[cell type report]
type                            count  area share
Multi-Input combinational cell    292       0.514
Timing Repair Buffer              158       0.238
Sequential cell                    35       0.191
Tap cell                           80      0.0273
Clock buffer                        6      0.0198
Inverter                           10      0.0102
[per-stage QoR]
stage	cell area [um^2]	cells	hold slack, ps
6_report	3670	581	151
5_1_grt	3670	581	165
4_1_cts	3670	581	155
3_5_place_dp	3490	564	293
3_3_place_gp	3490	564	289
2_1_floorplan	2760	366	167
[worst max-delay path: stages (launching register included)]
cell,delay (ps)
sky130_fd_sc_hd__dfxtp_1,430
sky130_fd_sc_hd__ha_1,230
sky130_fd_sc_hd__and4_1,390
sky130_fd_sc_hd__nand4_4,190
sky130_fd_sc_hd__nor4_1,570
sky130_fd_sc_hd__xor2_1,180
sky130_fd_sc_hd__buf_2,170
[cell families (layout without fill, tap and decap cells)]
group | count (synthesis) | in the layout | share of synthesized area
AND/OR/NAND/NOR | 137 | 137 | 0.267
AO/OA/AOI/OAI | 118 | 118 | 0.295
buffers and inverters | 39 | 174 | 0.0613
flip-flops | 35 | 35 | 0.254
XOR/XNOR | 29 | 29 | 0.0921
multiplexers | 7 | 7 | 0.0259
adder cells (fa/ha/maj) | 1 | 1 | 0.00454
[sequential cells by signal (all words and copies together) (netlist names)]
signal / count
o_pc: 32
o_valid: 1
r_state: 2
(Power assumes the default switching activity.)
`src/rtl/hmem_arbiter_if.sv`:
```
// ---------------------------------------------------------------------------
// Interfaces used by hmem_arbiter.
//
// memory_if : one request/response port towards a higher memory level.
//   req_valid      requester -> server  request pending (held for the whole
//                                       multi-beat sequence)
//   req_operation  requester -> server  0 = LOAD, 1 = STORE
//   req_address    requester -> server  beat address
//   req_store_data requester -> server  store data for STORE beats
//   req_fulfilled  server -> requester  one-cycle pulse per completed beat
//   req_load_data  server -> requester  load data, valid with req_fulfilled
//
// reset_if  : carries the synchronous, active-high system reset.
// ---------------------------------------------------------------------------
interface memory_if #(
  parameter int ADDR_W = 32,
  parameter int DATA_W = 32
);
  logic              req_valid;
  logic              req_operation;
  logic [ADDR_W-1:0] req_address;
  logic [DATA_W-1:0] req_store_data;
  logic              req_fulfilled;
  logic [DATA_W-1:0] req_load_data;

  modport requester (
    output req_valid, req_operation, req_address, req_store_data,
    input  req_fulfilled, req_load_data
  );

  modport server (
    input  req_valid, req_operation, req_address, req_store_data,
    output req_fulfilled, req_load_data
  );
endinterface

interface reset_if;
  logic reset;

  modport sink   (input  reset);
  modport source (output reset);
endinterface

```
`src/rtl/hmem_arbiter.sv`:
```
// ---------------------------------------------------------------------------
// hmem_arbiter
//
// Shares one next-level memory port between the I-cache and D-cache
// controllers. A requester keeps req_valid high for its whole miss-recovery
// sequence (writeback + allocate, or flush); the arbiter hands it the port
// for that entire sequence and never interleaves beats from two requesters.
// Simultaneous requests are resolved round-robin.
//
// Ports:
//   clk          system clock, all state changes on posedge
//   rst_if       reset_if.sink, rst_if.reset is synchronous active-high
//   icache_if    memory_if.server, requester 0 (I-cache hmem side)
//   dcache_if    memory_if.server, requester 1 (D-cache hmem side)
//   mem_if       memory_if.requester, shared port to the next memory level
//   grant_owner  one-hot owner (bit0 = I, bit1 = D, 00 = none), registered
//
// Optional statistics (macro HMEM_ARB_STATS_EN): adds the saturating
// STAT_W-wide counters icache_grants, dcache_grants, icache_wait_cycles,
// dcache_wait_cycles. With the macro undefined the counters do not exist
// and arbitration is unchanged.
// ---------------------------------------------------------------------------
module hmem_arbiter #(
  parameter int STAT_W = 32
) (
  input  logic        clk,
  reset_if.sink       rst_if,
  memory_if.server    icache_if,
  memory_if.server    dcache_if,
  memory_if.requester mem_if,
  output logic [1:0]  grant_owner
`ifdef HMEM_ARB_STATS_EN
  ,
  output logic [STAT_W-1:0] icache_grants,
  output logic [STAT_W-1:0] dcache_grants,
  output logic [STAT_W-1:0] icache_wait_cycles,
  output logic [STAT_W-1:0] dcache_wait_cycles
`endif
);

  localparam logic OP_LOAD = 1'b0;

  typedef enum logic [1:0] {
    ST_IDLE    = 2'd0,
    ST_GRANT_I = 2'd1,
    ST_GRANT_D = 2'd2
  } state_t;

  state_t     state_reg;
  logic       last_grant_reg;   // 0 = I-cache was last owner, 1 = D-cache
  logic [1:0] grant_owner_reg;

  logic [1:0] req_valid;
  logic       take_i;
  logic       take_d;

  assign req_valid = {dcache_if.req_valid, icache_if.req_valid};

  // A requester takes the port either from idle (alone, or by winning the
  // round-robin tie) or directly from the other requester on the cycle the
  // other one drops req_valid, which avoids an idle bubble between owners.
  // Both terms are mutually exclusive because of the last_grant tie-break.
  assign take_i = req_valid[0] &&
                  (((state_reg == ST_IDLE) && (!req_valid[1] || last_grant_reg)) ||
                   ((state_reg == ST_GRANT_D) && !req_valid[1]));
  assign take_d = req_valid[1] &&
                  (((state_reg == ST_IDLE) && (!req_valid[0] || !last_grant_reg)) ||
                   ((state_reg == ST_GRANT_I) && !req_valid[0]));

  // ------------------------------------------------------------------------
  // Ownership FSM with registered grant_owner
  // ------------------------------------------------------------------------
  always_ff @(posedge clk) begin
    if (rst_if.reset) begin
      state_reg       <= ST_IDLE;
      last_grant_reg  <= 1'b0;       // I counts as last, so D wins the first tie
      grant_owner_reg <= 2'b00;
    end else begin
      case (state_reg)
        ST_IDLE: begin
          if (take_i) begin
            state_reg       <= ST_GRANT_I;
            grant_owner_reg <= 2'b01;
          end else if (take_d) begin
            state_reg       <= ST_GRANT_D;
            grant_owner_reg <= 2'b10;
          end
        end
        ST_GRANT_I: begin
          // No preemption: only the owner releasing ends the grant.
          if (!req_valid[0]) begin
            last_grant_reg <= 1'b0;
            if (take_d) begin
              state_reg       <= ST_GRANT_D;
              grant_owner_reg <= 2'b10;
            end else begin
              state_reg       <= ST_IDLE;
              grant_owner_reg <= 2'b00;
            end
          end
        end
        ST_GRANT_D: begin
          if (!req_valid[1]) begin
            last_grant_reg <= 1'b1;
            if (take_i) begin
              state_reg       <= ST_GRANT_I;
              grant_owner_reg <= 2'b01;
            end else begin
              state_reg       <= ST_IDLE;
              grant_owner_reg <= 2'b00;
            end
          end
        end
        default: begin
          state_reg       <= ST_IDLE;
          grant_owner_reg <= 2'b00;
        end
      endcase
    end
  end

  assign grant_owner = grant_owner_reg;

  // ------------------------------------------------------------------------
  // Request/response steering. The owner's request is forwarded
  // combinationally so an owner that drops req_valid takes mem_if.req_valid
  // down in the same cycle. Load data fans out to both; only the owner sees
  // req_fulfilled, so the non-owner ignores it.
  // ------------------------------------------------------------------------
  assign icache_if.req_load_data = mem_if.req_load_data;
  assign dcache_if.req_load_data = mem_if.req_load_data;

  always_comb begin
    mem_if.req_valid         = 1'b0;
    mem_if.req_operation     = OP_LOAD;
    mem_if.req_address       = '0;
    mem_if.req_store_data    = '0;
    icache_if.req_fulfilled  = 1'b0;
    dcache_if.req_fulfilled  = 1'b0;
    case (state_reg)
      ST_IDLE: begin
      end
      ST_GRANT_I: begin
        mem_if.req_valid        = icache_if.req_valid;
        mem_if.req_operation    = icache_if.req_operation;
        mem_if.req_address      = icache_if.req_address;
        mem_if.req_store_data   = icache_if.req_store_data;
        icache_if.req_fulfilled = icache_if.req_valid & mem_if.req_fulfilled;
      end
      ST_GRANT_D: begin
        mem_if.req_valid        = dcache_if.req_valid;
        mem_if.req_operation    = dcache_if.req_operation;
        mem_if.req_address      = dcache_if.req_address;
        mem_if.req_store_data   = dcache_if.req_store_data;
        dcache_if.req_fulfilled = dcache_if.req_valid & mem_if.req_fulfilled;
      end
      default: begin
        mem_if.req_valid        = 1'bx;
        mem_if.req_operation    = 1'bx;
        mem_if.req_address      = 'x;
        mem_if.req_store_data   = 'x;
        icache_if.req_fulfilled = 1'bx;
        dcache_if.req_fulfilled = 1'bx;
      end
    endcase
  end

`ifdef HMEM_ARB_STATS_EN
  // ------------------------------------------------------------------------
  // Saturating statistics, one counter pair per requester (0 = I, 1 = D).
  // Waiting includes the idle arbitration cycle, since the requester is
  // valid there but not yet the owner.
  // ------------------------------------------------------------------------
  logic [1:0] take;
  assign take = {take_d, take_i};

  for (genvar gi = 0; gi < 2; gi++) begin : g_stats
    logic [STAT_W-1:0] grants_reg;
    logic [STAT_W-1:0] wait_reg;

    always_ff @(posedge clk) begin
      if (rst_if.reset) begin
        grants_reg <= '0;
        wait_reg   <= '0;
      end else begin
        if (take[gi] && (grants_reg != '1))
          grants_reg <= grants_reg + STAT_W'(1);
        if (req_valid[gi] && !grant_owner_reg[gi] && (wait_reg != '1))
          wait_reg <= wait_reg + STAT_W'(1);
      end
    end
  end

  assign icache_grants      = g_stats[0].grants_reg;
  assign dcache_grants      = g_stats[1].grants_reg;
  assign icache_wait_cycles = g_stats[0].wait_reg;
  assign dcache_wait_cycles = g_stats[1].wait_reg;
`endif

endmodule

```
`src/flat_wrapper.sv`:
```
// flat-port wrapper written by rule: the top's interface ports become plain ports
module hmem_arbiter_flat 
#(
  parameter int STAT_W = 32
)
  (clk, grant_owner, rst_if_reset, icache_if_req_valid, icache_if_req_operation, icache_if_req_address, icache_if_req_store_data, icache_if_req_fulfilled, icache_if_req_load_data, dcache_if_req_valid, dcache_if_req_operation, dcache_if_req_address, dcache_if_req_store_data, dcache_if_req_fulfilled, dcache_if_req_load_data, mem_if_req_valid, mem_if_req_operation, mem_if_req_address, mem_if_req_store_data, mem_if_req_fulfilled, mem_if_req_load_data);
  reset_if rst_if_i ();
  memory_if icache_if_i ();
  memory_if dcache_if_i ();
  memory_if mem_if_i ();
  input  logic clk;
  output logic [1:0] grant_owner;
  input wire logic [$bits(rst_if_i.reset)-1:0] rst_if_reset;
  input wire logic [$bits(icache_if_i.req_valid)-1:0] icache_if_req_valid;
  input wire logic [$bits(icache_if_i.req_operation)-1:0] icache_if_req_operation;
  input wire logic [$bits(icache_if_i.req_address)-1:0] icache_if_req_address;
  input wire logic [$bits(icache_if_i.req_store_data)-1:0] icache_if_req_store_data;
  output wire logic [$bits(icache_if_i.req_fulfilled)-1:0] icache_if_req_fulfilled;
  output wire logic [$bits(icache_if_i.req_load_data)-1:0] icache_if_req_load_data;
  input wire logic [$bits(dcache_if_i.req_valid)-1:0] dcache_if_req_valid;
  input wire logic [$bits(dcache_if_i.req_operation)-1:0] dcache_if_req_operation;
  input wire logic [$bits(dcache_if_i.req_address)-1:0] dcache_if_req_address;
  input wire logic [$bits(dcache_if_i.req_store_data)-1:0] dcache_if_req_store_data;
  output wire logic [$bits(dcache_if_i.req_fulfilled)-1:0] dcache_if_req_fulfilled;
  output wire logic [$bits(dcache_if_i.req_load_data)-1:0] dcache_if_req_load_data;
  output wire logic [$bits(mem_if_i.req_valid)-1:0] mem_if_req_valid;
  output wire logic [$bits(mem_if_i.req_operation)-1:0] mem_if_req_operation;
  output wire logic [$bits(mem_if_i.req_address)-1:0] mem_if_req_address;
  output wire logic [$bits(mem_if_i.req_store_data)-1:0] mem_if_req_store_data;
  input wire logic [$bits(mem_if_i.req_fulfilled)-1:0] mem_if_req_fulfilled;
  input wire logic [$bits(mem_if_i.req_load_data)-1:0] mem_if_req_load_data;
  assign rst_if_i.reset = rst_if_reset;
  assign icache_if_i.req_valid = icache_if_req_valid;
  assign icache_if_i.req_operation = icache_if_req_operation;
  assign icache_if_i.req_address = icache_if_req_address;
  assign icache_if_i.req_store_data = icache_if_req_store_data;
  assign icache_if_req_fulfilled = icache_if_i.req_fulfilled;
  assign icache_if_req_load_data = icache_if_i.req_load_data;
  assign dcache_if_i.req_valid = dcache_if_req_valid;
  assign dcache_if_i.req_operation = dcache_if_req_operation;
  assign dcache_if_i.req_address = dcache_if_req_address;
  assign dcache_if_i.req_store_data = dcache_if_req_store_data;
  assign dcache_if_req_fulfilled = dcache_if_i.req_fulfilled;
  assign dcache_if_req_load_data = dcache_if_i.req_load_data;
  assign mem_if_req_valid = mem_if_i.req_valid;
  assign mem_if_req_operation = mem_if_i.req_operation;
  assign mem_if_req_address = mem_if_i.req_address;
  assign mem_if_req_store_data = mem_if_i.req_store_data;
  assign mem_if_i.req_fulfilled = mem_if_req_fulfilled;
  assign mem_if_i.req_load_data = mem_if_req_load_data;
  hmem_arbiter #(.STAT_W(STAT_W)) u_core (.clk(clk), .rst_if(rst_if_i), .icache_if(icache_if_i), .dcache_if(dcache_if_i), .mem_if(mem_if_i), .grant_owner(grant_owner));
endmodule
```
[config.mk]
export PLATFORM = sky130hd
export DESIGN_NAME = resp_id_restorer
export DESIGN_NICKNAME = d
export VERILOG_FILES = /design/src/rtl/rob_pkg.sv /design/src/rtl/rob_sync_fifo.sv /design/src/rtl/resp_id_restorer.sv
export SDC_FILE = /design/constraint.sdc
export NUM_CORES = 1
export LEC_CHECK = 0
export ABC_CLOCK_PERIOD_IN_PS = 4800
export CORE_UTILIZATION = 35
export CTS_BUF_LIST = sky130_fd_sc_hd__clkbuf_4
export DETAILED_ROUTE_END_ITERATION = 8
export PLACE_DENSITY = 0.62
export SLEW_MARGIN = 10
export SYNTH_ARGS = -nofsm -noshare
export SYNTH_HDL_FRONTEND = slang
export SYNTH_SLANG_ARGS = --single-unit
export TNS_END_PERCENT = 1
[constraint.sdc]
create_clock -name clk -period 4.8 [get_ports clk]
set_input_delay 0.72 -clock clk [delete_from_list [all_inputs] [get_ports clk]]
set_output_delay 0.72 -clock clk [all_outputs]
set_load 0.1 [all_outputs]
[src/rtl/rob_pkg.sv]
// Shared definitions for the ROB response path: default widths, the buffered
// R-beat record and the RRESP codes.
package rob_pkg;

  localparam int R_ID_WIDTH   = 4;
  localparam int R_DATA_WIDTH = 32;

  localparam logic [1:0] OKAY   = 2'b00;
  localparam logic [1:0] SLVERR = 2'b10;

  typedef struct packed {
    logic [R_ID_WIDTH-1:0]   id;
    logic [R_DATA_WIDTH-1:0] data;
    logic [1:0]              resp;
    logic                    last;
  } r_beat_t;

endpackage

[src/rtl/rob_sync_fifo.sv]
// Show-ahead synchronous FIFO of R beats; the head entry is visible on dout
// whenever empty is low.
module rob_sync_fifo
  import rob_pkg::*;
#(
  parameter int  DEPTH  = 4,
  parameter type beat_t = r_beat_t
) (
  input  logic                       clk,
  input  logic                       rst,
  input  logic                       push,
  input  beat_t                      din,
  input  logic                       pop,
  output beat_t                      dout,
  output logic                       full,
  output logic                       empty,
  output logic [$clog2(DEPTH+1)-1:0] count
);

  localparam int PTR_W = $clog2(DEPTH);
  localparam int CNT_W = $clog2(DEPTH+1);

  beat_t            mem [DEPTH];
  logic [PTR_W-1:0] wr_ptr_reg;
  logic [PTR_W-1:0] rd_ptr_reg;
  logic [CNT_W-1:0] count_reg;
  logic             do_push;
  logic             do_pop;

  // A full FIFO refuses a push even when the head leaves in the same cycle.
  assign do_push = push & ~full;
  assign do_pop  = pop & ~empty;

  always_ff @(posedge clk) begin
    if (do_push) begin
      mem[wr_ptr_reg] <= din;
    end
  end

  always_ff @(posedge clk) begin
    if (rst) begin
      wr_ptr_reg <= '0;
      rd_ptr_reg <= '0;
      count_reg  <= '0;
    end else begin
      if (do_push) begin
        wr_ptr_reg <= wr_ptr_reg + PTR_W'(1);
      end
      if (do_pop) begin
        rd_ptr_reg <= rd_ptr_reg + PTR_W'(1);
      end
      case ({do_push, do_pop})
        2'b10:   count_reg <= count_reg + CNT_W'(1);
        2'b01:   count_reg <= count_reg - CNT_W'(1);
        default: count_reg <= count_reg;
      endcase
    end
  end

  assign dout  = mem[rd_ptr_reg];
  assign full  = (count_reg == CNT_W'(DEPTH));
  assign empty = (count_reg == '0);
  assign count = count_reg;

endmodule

□ □ □ □ □

> **Requirement**
Return the entries above unchanged, starting at the first line and stopping after the line with "sky130_fd_sc_hd__dfxtp_1,430".

> **Problem solution**
[cell type report]
type                            count  area share
Multi-Input combinational cell    292       0.514
Timing Repair Buffer              158       0.238
Sequential cell                    35       0.191
Tap cell                           80      0.0273
Clock buffer                        6      0.0198
Inverter                           10      0.0102
[per-stage QoR]
stage	cell area [um^2]	cells	hold slack, ps
6_report	3670	581	151
5_1_grt	3670	581	165
4_1_cts	3670	581	155
3_5_place_dp	3490	564	293
3_3_place_gp	3490	564	289
2_1_floorplan	2760	366	167
[worst max-delay path: stages (launching register included)]
cell,delay (ps)
sky130_fd_sc_hd__dfxtp_1,430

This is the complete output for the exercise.